Using the records that appear below, write out exactly the lines from the one with "export IMPL_multi_input_area_sq_um=11100" through the one with "[run 2: power by group]", keeping both end lines.
Data to examine Block Start
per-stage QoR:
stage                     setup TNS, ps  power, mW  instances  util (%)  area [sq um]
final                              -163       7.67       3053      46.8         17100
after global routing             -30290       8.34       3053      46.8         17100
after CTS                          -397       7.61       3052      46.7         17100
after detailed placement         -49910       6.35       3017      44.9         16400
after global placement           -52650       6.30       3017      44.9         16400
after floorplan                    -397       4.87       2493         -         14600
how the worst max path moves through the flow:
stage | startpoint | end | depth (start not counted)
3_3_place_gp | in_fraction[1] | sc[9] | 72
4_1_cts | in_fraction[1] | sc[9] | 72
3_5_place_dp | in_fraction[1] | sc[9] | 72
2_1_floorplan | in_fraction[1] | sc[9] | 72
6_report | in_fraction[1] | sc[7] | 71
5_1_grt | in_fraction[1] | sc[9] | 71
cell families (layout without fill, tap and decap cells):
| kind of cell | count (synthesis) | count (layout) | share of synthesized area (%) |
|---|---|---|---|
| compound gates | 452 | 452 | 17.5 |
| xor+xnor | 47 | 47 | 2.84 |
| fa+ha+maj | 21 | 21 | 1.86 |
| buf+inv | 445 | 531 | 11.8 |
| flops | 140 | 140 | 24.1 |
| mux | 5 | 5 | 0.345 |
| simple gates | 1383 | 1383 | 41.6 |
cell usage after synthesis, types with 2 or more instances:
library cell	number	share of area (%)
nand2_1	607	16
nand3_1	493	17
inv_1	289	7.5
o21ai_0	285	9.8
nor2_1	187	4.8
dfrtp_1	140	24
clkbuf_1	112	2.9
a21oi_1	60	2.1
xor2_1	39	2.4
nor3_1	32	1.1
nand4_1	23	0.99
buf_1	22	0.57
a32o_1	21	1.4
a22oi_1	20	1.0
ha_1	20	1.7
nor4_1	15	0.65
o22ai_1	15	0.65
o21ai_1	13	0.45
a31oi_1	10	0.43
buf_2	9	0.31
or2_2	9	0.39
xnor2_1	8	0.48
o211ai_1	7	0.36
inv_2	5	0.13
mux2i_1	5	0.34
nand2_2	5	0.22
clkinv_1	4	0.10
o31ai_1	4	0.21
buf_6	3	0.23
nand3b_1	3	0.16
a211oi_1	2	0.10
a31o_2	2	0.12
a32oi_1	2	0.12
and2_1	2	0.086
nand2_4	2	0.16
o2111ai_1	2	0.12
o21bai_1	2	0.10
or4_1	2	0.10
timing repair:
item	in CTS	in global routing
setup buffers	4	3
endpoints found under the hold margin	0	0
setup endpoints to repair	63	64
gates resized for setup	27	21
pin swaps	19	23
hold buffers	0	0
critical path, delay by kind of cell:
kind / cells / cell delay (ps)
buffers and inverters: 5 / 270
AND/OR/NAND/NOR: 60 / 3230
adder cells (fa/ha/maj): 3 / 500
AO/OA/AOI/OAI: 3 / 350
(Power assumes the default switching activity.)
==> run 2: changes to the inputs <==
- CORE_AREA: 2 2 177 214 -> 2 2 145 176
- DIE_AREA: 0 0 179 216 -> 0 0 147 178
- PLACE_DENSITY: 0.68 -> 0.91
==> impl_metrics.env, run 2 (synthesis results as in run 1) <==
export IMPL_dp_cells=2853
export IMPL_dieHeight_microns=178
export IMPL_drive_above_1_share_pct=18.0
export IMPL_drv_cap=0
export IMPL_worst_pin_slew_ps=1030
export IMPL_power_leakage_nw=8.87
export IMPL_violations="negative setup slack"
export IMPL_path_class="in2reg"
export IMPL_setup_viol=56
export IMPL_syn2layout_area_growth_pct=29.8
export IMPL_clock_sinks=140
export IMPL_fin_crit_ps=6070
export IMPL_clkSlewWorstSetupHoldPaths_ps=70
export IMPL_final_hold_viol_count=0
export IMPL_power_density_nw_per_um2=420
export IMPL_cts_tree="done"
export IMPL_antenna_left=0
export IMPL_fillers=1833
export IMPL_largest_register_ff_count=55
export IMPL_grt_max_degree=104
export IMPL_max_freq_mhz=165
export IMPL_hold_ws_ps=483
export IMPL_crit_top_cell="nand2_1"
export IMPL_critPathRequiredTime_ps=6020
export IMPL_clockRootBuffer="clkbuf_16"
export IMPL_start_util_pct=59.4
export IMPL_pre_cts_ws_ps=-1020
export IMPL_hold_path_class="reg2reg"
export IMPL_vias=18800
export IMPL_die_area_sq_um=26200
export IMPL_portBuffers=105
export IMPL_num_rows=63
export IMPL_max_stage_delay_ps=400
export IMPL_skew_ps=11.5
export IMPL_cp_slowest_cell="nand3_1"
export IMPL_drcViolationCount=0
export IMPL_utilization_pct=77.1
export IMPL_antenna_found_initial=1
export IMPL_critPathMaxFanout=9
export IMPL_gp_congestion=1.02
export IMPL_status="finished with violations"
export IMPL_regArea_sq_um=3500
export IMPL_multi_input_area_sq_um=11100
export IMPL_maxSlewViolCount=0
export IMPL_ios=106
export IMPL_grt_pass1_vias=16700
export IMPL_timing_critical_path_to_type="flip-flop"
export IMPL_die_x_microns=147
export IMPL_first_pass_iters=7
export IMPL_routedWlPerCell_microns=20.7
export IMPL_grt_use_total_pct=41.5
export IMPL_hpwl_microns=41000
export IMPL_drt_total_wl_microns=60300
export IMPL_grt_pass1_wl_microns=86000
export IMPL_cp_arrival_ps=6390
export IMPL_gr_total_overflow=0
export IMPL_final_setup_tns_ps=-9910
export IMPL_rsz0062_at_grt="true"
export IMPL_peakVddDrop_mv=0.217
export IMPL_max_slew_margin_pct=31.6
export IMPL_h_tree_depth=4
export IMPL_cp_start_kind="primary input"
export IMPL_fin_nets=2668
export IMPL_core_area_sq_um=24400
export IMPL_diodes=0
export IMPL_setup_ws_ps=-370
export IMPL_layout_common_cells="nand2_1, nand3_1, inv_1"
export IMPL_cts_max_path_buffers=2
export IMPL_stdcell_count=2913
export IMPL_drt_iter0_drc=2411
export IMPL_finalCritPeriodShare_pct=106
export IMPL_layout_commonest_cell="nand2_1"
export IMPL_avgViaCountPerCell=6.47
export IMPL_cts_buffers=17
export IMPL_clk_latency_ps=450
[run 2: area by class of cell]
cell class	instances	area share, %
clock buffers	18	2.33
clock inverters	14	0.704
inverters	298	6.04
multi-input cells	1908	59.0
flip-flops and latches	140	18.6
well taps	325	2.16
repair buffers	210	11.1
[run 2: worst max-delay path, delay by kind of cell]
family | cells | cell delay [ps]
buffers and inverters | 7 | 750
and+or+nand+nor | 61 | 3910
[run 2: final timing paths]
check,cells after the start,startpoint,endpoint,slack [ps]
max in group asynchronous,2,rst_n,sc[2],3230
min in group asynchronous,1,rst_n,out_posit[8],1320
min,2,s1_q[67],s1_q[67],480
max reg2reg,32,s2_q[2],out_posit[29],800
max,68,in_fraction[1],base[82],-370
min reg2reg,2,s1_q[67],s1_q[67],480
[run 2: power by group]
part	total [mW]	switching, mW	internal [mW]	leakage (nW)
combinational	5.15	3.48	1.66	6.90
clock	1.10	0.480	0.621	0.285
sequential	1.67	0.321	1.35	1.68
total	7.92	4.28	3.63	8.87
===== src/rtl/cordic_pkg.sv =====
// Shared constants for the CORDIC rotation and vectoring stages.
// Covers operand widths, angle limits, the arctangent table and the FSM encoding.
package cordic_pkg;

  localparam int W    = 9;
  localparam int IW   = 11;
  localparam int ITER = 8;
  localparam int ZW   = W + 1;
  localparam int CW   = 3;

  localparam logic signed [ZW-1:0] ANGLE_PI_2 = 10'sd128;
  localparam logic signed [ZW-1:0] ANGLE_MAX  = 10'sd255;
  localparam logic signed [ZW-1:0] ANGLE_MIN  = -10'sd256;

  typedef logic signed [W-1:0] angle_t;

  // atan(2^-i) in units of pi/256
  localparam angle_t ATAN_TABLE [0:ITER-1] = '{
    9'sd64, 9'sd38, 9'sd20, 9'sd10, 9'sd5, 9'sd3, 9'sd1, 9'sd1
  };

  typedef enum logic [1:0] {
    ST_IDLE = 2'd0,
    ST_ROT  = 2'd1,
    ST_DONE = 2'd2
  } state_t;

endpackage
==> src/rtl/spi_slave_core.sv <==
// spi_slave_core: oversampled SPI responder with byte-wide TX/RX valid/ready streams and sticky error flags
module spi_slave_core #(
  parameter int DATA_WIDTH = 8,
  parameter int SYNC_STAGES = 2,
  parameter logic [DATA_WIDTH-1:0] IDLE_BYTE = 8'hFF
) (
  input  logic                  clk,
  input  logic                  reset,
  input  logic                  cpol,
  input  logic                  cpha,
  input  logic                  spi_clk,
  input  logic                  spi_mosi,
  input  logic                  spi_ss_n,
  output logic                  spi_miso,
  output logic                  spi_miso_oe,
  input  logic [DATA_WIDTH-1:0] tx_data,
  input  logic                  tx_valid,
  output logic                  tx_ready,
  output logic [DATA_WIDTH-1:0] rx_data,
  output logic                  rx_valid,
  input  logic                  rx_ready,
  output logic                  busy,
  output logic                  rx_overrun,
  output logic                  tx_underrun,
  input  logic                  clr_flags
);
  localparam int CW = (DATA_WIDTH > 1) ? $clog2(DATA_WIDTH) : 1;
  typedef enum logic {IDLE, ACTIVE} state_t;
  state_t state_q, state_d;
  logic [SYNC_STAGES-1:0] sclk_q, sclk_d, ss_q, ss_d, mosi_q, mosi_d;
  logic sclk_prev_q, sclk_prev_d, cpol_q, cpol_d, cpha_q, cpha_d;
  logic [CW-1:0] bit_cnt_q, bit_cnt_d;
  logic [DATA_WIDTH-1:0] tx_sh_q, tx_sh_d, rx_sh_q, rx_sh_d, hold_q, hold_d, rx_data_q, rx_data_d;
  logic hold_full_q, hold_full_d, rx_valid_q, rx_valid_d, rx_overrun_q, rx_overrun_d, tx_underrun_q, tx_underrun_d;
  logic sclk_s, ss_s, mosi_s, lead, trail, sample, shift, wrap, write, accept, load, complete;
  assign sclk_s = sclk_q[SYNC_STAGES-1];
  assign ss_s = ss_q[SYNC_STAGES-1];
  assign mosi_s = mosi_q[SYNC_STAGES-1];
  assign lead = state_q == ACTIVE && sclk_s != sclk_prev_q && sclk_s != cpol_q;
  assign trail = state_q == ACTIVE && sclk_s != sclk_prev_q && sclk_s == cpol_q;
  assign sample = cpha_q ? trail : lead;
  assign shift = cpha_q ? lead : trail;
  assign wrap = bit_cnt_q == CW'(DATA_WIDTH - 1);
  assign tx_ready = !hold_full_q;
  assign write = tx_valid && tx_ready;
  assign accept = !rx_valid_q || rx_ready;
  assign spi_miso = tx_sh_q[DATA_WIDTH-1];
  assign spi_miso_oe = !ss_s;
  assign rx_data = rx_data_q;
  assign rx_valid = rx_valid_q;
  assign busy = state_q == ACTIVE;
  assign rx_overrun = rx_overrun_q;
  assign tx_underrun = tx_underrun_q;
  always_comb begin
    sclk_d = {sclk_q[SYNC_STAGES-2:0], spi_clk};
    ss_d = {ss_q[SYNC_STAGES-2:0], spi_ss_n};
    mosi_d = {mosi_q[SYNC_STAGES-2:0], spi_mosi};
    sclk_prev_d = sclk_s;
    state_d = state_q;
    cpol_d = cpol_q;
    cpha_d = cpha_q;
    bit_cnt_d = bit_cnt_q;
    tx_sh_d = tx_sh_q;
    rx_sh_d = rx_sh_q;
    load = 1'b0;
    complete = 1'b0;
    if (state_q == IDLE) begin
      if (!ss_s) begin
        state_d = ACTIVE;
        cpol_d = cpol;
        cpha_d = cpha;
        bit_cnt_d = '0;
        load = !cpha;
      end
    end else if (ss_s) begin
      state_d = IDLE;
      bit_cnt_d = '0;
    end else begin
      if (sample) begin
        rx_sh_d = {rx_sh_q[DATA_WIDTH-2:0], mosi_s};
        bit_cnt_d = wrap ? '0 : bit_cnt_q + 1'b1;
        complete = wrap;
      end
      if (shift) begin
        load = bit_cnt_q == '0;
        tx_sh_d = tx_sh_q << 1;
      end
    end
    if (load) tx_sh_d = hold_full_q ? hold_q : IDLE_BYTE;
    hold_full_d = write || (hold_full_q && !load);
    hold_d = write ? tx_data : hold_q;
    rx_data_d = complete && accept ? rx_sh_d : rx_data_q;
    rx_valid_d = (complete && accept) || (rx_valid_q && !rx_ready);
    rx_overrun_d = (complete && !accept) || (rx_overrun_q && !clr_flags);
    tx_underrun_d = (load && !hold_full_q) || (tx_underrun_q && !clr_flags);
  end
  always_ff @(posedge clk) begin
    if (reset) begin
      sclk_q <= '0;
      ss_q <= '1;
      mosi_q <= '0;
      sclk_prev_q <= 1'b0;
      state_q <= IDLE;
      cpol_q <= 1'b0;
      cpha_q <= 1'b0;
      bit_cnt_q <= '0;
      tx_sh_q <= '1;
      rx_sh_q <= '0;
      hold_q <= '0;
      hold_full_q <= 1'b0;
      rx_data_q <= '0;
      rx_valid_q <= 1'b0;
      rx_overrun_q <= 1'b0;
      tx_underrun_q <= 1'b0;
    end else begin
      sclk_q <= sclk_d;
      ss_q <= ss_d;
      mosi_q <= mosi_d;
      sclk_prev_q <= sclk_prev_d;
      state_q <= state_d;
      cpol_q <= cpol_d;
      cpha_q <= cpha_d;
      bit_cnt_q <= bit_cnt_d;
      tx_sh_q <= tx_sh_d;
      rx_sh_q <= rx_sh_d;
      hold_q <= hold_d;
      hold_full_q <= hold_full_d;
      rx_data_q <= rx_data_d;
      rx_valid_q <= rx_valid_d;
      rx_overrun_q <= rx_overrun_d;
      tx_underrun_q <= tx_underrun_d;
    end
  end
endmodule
Data to examine Block End
▶ [Output below]
export IMPL_multi_input_area_sq_um=11100
export IMPL_maxSlewViolCount=0
export IMPL_ios=106
export IMPL_grt_pass1_vias=16700
export IMPL_timing_critical_path_to_type="flip-flop"
export IMPL_die_x_microns=147
export IMPL_first_pass_iters=7
export IMPL_routedWlPerCell_microns=20.7
export IMPL_grt_use_total_pct=41.5
export IMPL_hpwl_microns=41000
export IMPL_drt_total_wl_microns=60300
export IMPL_grt_pass1_wl_microns=86000
export IMPL_cp_arrival_ps=6390
export IMPL_gr_total_overflow=0
export IMPL_final_setup_tns_ps=-9910
export IMPL_rsz0062_at_grt="true"
export IMPL_peakVddDrop_mv=0.217
export IMPL_max_slew_margin_pct=31.6
export IMPL_h_tree_depth=4
export IMPL_cp_start_kind="primary input"
export IMPL_fin_nets=2668
export IMPL_core_area_sq_um=24400
export IMPL_diodes=0
export IMPL_setup_ws_ps=-370
export IMPL_layout_common_cells="nand2_1, nand3_1, inv_1"
export IMPL_cts_max_path_buffers=2
export IMPL_stdcell_count=2913
export IMPL_drt_iter0_drc=2411
export IMPL_finalCritPeriodShare_pct=106
export IMPL_layout_commonest_cell="nand2_1"
export IMPL_avgViaCountPerCell=6.47
export IMPL_cts_buffers=17
export IMPL_clk_latency_ps=450
[run 2: area by class of cell]
cell class	instances	area share, %
clock buffers	18	2.33
clock inverters	14	0.704
inverters	298	6.04
multi-input cells	1908	59.0
flip-flops and latches	140	18.6
well taps	325	2.16
repair buffers	210	11.1
[run 2: worst max-delay path, delay by kind of cell]
family | cells | cell delay [ps]
buffers and inverters | 7 | 750
and+or+nand+nor | 61 | 3910
[run 2: final timing paths]
check,cells after the start,startpoint,endpoint,slack [ps]
max in group asynchronous,2,rst_n,sc[2],3230
min in group asynchronous,1,rst_n,out_posit[8],1320
min,2,s1_q[67],s1_q[67],480
max reg2reg,32,s2_q[2],out_posit[29],800
max,68,in_fraction[1],base[82],-370
min reg2reg,2,s1_q[67],s1_q[67],480
[run 2: power by group]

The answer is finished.